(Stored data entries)
**config.mk**
```make
export PLATFORM = sky130hd
export DESIGN_NAME = mem_stage
export DESIGN_NICKNAME = d
export VERILOG_FILES = /design/src/rtl/mem_stage.sv
export SDC_FILE = /design/constraint.sdc
export NUM_CORES = 1
export LEC_CHECK = 0
export CAP_MARGIN = 20
export CORE_AREA = 5 5 186 188
export CTS_BUF_LIST = sky130_fd_sc_hd__clkbuf_4
export DETAILED_ROUTE_END_ITERATION = 16
export DIE_AREA = 0 0 191 193
export GPL_ROUTABILITY_DRIVEN = 0
export HOLD_SLACK_MARGIN = 0.02
export MAX_ROUTING_LAYER = met4
export PLACE_DENSITY = 0.74
export SYNTH_ARGS = -nofsm -noshare
export SYNTH_HDL_FRONTEND = slang
export SYNTH_SLANG_ARGS = --single-unit
```
**constraint.sdc**
```tcl
create_clock -name clk -period 5.1 [get_ports clk]
set_input_delay 0.765 -clock clk [delete_from_list [all_inputs] [get_ports clk]]
set_output_delay 0.765 -clock clk [all_outputs]
set_load 0.1 [all_outputs]
```
**src/rtl/mem_stage.sv**
```systemverilog
// ---------------------------------------------------------------------------
// mem_stage
//
// RV32I memory stage. Takes the ex_mem pipeline register, performs a load or
// store on a req/ack data bus and produces the mem_wb register for writeback.
// Non-memory instructions pass straight through in one cycle. While a bus
// access is outstanding, or its result cannot be handed to writeback, the
// stage holds upstream by keeping rdy low.
//
// Ports
//   clk, rst     clock; synchronous active-high reset
//   en           stage enable; low kills the slot (no new request, valid=0)
//   next_rdy     writeback stage can accept mem_wb
//   ex_mem       input pipeline register (held stable while rdy=0)
//   dmem_*       data bus: req/we/addr/be/wdata out, ack/rdata/err in
//   mem_wb       output pipeline register
//   rdy          stage can accept the next ex_mem
// ---------------------------------------------------------------------------

package core;

    localparam logic [6:0] OPC_LOAD  = 7'b0000011;
    localparam logic [6:0] OPC_STORE = 7'b0100011;

    typedef struct packed {
        logic [6:0]  opcode;
        logic [2:0]  funct3;
        logic [4:0]  rd;
        logic [4:0]  rs1;
        logic [4:0]  rs2;
        logic [31:0] imm;
    } de_inst_t;

    typedef struct packed {
        logic [31:0] pc;
        logic [31:0] inst;
        de_inst_t    de_inst;
        logic [31:0] rs1_value;
        logic [31:0] rs2_value;
        logic [31:0] ex_result;
        logic        valid;
    } ex_mem_t;

    typedef struct packed {
        logic [31:0] pc;
        logic [31:0] inst;
        de_inst_t    de_inst;
        logic [31:0] wb_value;
        logic        fault;
        logic        valid;
    } mem_wb_t;

    localparam mem_wb_t mem_wb_rst = '0;

endpackage

module mem_stage #(
    parameter int unsigned TIMEOUT_CYCLES = 255
) (
    input  logic          clk,
    input  logic          rst,
    input  logic          en,
    input  logic          next_rdy,
    input  core::ex_mem_t ex_mem,
    output logic          dmem_req,
    output logic          dmem_we,
    output logic [31:0]   dmem_addr,
    output logic [3:0]    dmem_be,
    output logic [31:0]   dmem_wdata,
    input  logic          dmem_ack,
    input  logic [31:0]   dmem_rdata,
    input  logic          dmem_err,
    output core::mem_wb_t mem_wb,
    output logic          rdy
);

    localparam int CNT_W = $clog2(TIMEOUT_CYCLES + 1);
    localparam logic [CNT_W-1:0] CNT_LIMIT = CNT_W'(TIMEOUT_CYCLES);

    localparam logic [1:0] S_IDLE = 2'd0;
    localparam logic [1:0] S_WAIT = 2'd1;
    localparam logic [1:0] S_HOLD = 2'd2;

    logic [1:0]       state_q;
    logic [CNT_W-1:0] cnt_q;
    logic             live_q;       // en has stayed high since the access was issued
    logic [31:0]      hold_rdata_q;
    logic             hold_err_q;
    logic             hold_to_q;

    // ---------------- decode ----------------
    logic [31:0] addr;
    logic [1:0]  size;
    logic        is_load;
    logic        is_store;
    logic        mem_op;
    logic        misaligned;

    assign addr       = ex_mem.rs1_value + ex_mem.de_inst.imm;
    assign size       = ex_mem.de_inst.funct3[1:0];
    assign is_load    = ex_mem.de_inst.opcode == core::OPC_LOAD;
    assign is_store   = ex_mem.de_inst.opcode == core::OPC_STORE;
    assign mem_op     = ex_mem.valid && (is_load || is_store);
    // funct3[1:0]=2'b11 is not a legal RV32I size; it is treated as a word.
    assign misaligned = (size == 2'b01 && addr[0]) ||
                        (size[1] && addr[1:0] != 2'b00);

    // ---------------- bus outputs ----------------
    assign dmem_we   = is_store;
    assign dmem_addr = {addr[31:2], 2'b00};

    always_comb begin
        // NOTE: every always_comb output gets a default first, so no path can leave it unassigned and infer a latch.
        dmem_be    = 4'hF;
        dmem_wdata = ex_mem.rs2_value;
        case (size)
            2'b00: begin
                dmem_be    = 4'b0001 << addr[1:0];
                dmem_wdata = {4{ex_mem.rs2_value[7:0]}};
            end
            2'b01: begin
                dmem_be    = 4'b0011 << addr[1:0];
                dmem_wdata = {2{ex_mem.rs2_value[15:0]}};
            end
            default: ;
        endcase
    end

    always_comb begin
        dmem_req = 1'b0;
        if (!rst) begin
            case (state_q)
                S_IDLE:  dmem_req = en && mem_op && !misaligned;
                S_WAIT:  dmem_req = 1'b1;
                default: dmem_req = 1'b0;
            endcase
        end
    end

    // ---------------- completion ----------------
    // An ack at the limit count wins over the timeout.
    logic timeout;
    logic access_end;
    logic complete;

    assign timeout    = (state_q == S_WAIT) && !dmem_ack && (cnt_q == CNT_LIMIT);
    assign access_end = (state_q == S_WAIT) && (dmem_ack || timeout);

    always_comb begin
        complete = 1'b0;
        case (state_q)
            S_IDLE:  complete = en && mem_op && next_rdy && (misaligned || (dmem_req && dmem_ack));
            S_WAIT:  complete = next_rdy && access_end;
            S_HOLD:  complete = next_rdy;
            default: complete = 1'b0;
        endcase
    end

    assign rdy = !rst && en && next_rdy && (!mem_op || complete);

    function automatic logic [31:0] load_extract(input logic [31:0] word,
                                                 input logic [1:0]  ofs,
                                                 input logic [2:0]  f3);
        logic [31:0] shifted;
        shifted = word >> {ofs, 3'b000};
        case (f3)
            3'b000:  load_extract = {{24{shifted[7]}},  shifted[7:0]};
            3'b001:  load_extract = {{16{shifted[15]}}, shifted[15:0]};
            3'b100:  load_extract = {24'h0, shifted[7:0]};
            3'b101:  load_extract = {16'h0, shifted[15:0]};
            default: load_extract = word;
        endcase
    endfunction

    // Result of the access completing now: live bus values, or the hold buffer.
    logic [31:0]   rdata_sel;
    logic          err_sel;
    logic          to_sel;
    logic          fault_c;
    core::mem_wb_t wb_next;

    always_comb begin
        rdata_sel = (state_q == S_HOLD) ? hold_rdata_q : dmem_rdata;
        err_sel   = (state_q == S_HOLD) ? hold_err_q   : (dmem_req && dmem_ack && dmem_err);
        to_sel    = (state_q == S_HOLD) ? hold_to_q    : timeout;
        fault_c   = misaligned || err_sel || to_sel;

        wb_next          = core::mem_wb_rst;
        wb_next.pc       = ex_mem.pc;
        wb_next.inst     = ex_mem.inst;
        wb_next.de_inst  = ex_mem.de_inst;
        if (mem_op || state_q != S_IDLE) begin
            wb_next.wb_value = (fault_c || is_store) ? 32'h0
                             : load_extract(rdata_sel, addr[1:0], ex_mem.de_inst.funct3);
            wb_next.fault    = fault_c;
            wb_next.valid    = en && (state_q == S_IDLE || live_q);
        end else begin
            wb_next.wb_value = ex_mem.ex_result;
            wb_next.fault    = 1'b0;
            wb_next.valid    = en && ex_mem.valid;
        end
    end

    logic pass_through;
    logic bubble;

    assign pass_through = (state_q == S_IDLE) && !mem_op && next_rdy;
    assign bubble       = next_rdy && (state_q != S_HOLD) && !complete && !pass_through;

    // ---------------- state ----------------
    always_ff @(posedge clk) begin
        // NOTE: registered state uses non-blocking assignments so every flop samples pre-edge values.
        if (rst) begin
            state_q <= S_IDLE;
            cnt_q   <= '0;
            live_q  <= 1'b0;
            mem_wb  <= core::mem_wb_rst;
        end else begin
            case (state_q)
                S_IDLE: begin
                    if (dmem_req) begin
                        live_q <= 1'b1;
                        if (!dmem_ack) begin
                            state_q <= S_WAIT;
                            cnt_q   <= CNT_W'(1);
                        end else if (!next_rdy) begin
                            state_q <= S_HOLD;
                        end
                    end
                end
                S_WAIT: begin
                    if (!en) live_q <= 1'b0;
                    if (access_end) begin
                        cnt_q   <= '0;
                        state_q <= next_rdy ? S_IDLE : S_HOLD;
                    end else begin
                        cnt_q <= cnt_q + CNT_W'(1);
                    end
                end
                S_HOLD: begin
                    if (!en) live_q <= 1'b0;
                    if (next_rdy) state_q <= S_IDLE;
                end
                default: state_q <= S_IDLE;
            endcase

            if (complete || pass_through) begin
                mem_wb <= wb_next;
            end else if (bubble) begin
                mem_wb.valid <= 1'b0;
            end
        end
    end

    // Hold buffer: captures the bus result when writeback is not ready.
    // NOTE: pure data registers without reset; they are only read in HOLD, which always follows a capture.
    always_ff @(posedge clk) begin
        if ((state_q == S_IDLE && dmem_req && dmem_ack && !next_rdy) ||
            (access_end && !next_rdy)) begin
            hold_rdata_q <= dmem_rdata;
            hold_err_q   <= dmem_ack && dmem_err;
            hold_to_q    <= timeout;
        end
    end

endmodule

```
# [Yosys cells after proc, flatten, opt, wreduce, memory -nomap -nowiden]
# Index checks and enable logic that the tools add are counted.
[word_totals] regBits=200 inputBits=256 out_inout_bits=226 wordCells=124
[op_classes] add_sub_neg=2 eq_ne=16 shift=3 mux=27 n_reduce_logical=59
[ops] op="case mux 32 bit (4 select lines)" count=1
[ops] op="two-way mux 32 bit" count=2
[ops] op="case mux 32 bit (2 select lines)" count=1
[ops] op="two-way mux 34 bit" count=1
[ops] op="adder 32 bit" count=1
[ops] op=">> shifter 32 x 5 -> 16 bit" count=1
[ops] op="logical AND 1 bit" count=28
[ops] op="two-way mux 8 bit" count=3
[ops] op="case mux 8 bit (2 select lines)" count=1
[ops] op="logical OR 1 bit" count=12
[ops] op="two-way mux 2 bit" count=6
[ops] op="inequality test 2 bit, second input constant" count=6
[ops] op="nonzero test 2 bit" count=5
[ops] op="adder 8 x 1 -> 8 bit, second input constant" count=1
[ops] op="equality test 8 bit, second input constant" count=1
[ops] op="case mux 4 bit (2 select lines)" count=1
[ops] op="equality test 7 x 2 -> 1 bit, second input constant" count=1
[ops] op="equality test 7 x 6 -> 1 bit, second input constant" count=1
[ops] op="logical NOT 1 bit" count=7
[ops] op="two-way mux 1 bit" count=7
[ops] op="equality test 3 bit, second input constant" count=2
[ops] op="case mux 2 bit (3 select lines)" count=1
[ops] op="AND reduction 3 bit" count=2
[ops] op="equality test 2 x 1 -> 1 bit, second input constant" count=2
[ops] op="11 further kinds" count=13

# [Longest topological paths before layout]
[depth] depth_word=17 mapped_depth=14 ltp_nobuf=11

# [Worst setup path before layout]
# No wires, ideal clock.
[synth_path] kind="input to register" from="in ex_mem[65] (netlist name)" to="reg hold_err_q (enable)" setup_ps=436 t_arrival_ps=5490 required_ps=4664 slack_ps=-827 cell_stages=9 n_path_buf=0 path_cell_list="ha_1 > inv_1 > fa_1 > nor2b_2 > a2bb2oi_1 > a41o_1 > nor2b_1 > nand3_1 > a21oi_1"
[synth_via] elab_chain_cells=12 elab_cells_between_ends=13 classes_between="add/sub: 1; mux: 2; reduce/logical: 10"
[synth_rtl] item="start, declared" line_no="64" source="input core::ex_mem_t ex_mem,"
[synth_rtl] item="adder 32 bit (*)" line_no="99" source="assign addr = ex_mem.rs1_value + ex_mem.de_inst.imm;"
[synth_rtl] item="nonzero test 2 bit" line_no="106" source="(size[1] && addr[1:0] != 2'b00);"
[synth_rtl] item="logical AND 1 bit" line_no="106"
[synth_rtl] item="logical OR 1 bit (*)" line_no="105" source="assign misaligned = (size == 2'b01 && addr[0]) ||"
[synth_rtl] item="logical NOT 1 bit (*)" line_no="133" source="S_IDLE: dmem_req = en && mem_op && !misaligned;"
[synth_rtl] item="logical AND 1 bit (*)" line_no="133"
[synth_rtl] item="case mux 1 bit (2 select lines) (*)" line_no="132" source="case (state_q)"
[synth_rtl] item="two-way mux 1 bit (*)" line_no="131" source="if (!rst) begin"
[synth_rtl] item="via dmem_req" line_no="65" source="output logic dmem_req,"
[synth_rtl] item="logical AND 1 bit (*) (3 in a row)" line_no="258" source="if ((state_q == S_IDLE && dmem_req && dmem_ack && !next_rdy) ||"
[synth_rtl] item="logical OR 1 bit (*)" line_no="258"
[synth_rtl] item="end signal, assigned" line_no="261" source="hold_err_q <= dmem_ack && dmem_err;"
[synth_rtl] item="end, declared" line_no="88" source="logic hold_err_q;"
# Mark *: on every way through the listed nets, which the timed path passes. The rest lies on a longest branch.
# A chain may end at the register's enable or synchronous reset.

# [Worst setup path in the final report]
[layout_path] from="in ex_mem[97] (netlist name)" to="out dmem_addr[30]"
[layout_via] elab_chain_cells=1
[layout_rtl] item="adder 32 bit" line_no="99"
[layout_rtl] item="end, declared" line_no="67" source="output logic [31:0] dmem_addr,"
# Every way passes these cells.

==> results.ini <==
[timing]
rsz0062_at_grt = false
finalHoldViolCount = 0
worst_slack_ps = 367.7
holdWs_ps = 462.3
finalClockSkew_ps = 29.31
max_clock_freq_ghz = 0.2113
fin_crit_sh_pct = 92.79
layout_min_cycle_time_ps = 4732
fin_tns_setup_ps = 0
tightest_slew_ps = 1080
setup_viol = 0
slew_viol_final = 0
slew_headroom_pct = 27.80

[logic_synthesis]
synth-edff-count = 34
ys_warn_count = 0
synth_seq_area_share_pct = 42.03
synth_area_leaders = dfxtp_1, nand2_1, edfxtp_1
async_flop_share_pct = 0
ys.flop_type = dfxtp_1
ys_ff_latch = 200
synth.largest_area_cell = dfxtp_1
syn_area_um2 = 10340
synth_most_common_cell = nand2_1
syn_inst = 1247
synth_commonest_cells = nand2_1, dfxtp_1, a21oi_1
ys_types = 64
avgSynthCellArea_um2 = 8.289
synth_top_area_share_pct = 32.15

[run]
maxCapViolCount = 0

[floorplan]
die_w_um = 191
die_height_um = 193
dieArea_um2 = 36860
core_um2 = 32950
start_util_pct = 31.37
io_pins = 482
rows = 67

[clock_network]
clock_sinks = 200
numCtsBuffers = 17
htreeDepth = 4
cts_buffer_depth = 2
cts_setup_buffers = 0
clock_tree.root_cell = clkbuf_4
cts_tree = built
holdBufCountCts = 0
insertion_delay_ps = 620
clkTransAtPathRegs_ps = 150
cts_resized = 0

[global_route]
overflow = 0
grt_max_degree = 131
grt_pass1_wl_um = 58690
antenna_found_initial = 9
grt_pass1_vias = 10257
track_usage_pct = 21.04

[cells_and_area]
syn2layout_area_growth_pct = 53.56
instances_no_fill = 2139
nets = 1962
fin_area_um2 = 15870
fin_util_pct = 48.18
n_fill_cell = 3171
layout-drive-gt1-share_pct = 8.026

[worst_setup_path]
max_stage_delay_ps = 500
crit_chain = clkdlybuf4s50_1 > ha_1 > inv_1 > fa_1 > nand2b_1 > a21oi_1 > o21ai_1 > a31o_2 > a21oi_1 > o21a_1 > o31ai_1 > a311o_1 > buf_12
startpoint_type = input port
worstPathMaxFanout = 4
endpoint_kind = primary output
required_ps = 4340
cp_common_cell = a21oi_1
crit_type = input port to primary output
worstPathArrival_ps = 3970
slowest_stage = clkdlybuf4s50_1

[placement]
portBuffers = 479
place.detailed.hpwl_um = 30550
pre_cts_ws_ps = 385.3
place_area_um2 = 15550
dp.cells = 2098

[power]
power.leakage_nw = 5.955
powerDensity_nw_per_um2 = 462.7
max-vdd-ir-drop_mv = 0.3429
finalPower_mw = 7.344

[route]
ant_nets = 0
drtIter0Drc = 521
wl_per_cell_um = 18.75
via_per_inst = 4.981
vias = 10655
dr.pass1.iters = 5
drc = 0
totalWireLength_um = 40100

[status]
status = finished clean

[hold_path]
hold_path.class = register to register

## cells in the final DEF (no fill, tap or decap), types with 4 or more instances in the layout
cell type / n
o21ai_0: 72
xor2_1: 7
diode_2: 9
a311oi_1: 24
and2_1: 4
nor2b_1: 7
a21o_1: 24
nand4_1: 5
buf_4: 48
o21ai_1: 5
clkdlybuf4s50_1: 424
nand2b_1: 4
a211oi_1: 18
edfxtp_1: 34
o21a_1: 7
dfxtp_1: 166
a211o_1: 10
xnor2_1: 19
mux2i_1: 58
buf_12: 19
ha_1: 35
mux2_2: 17
o211ai_1: 8
nand2_1: 295
clkbuf_4: 18
nor2_1: 66
a21oi_1: 163
nand3_1: 10
and3_1: 5
inv_1: 18
a221oi_1: 10
nor3_1: 14
## cells by family (layout without fill, tap and decap cells)
family	count (synthesis)	count (layout)	share of synthesized area, %
and+or+nand+nor	425	425	16.97
other	1	11	0.03628
xor gates and xnor gates	26	26	2.203
DFF	200	200	42.03
muxes	75	75	7.469
buffers and inverters	111	545	4.769
AOI/OAI and AO/OA	372	372	21.97
adders and majority gates	37	37	4.551
## sequential cells by signal, summed over array words and instances (netlist names)
name / count
live_q: 1
hold_err_q: 1
hold_rdata_q: 32
mem_wb: 155
state_q: 2
cnt_q: 8
hold_to_q: 1
## report_power, final
group / switching [mW] / leakage (nW) / internal, mW / total, mW
registers: 0.125 / 1.67 / 1.85 / 1.97
logic: 3.28 / 4.13 / 1.20 / 4.48
clock network: 0.618 / 0.155 / 0.270 / 0.888
## worst paths after layout
check                                             start                 endpoint  slack (ps)  cells after the start
worst max-delay path                         ex_mem[97]            dmem_addr[30]         370                     13
worst min-delay path            mem_wb[57]$_SDFFE_PP0P_  mem_wb[57]$_SDFFE_PP0P_         460                      2
worst max register to register  state_q[0]$_SDFFE_PP0P_  mem_wb[24]$_SDFFE_PP0P_        1580                     10
worst min register to register  mem_wb[57]$_SDFFE_PP0P_  mem_wb[57]$_SDFFE_PP0P_         460                      2
## metal layers
layer / share of wire, % / wire [um] / GRT usage (%)
met2: 47 / 18910 / 33.20
met3: 7.1 / 2830 / 5.095
met5: 0 / 0 / -
met1: 42 / 16750 / 25.70
met4: 4.0 / 1605 / 9.503
## cell type report
class	instances	area (um2)	area share, %
repair buffers	494	5029	31.68
flip-flops and latches	200	4344	27.37
multi-input cells	937	5550	34.97
diodes	9	22.52	0.1419
inverters	19	71.32	0.4493
clock inverters	14	160.2	1.009
well taps	448	560.5	3.531
clock buffers	18	135.1	0.8513
## critical path, delay by kind of cell
kind / cells / cell delay (ps)
compound gates: 7 / 1650
fa+ha+maj: 2 / 610
simple gates: 1 / 180
buf+inv: 3 / 770
(Power assumes the default switching activity.)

WORK TO BE COMPLETED: Produce the number of lines in the data containing the string "memory", with nothing added.

EXPECTED ANSWER: 3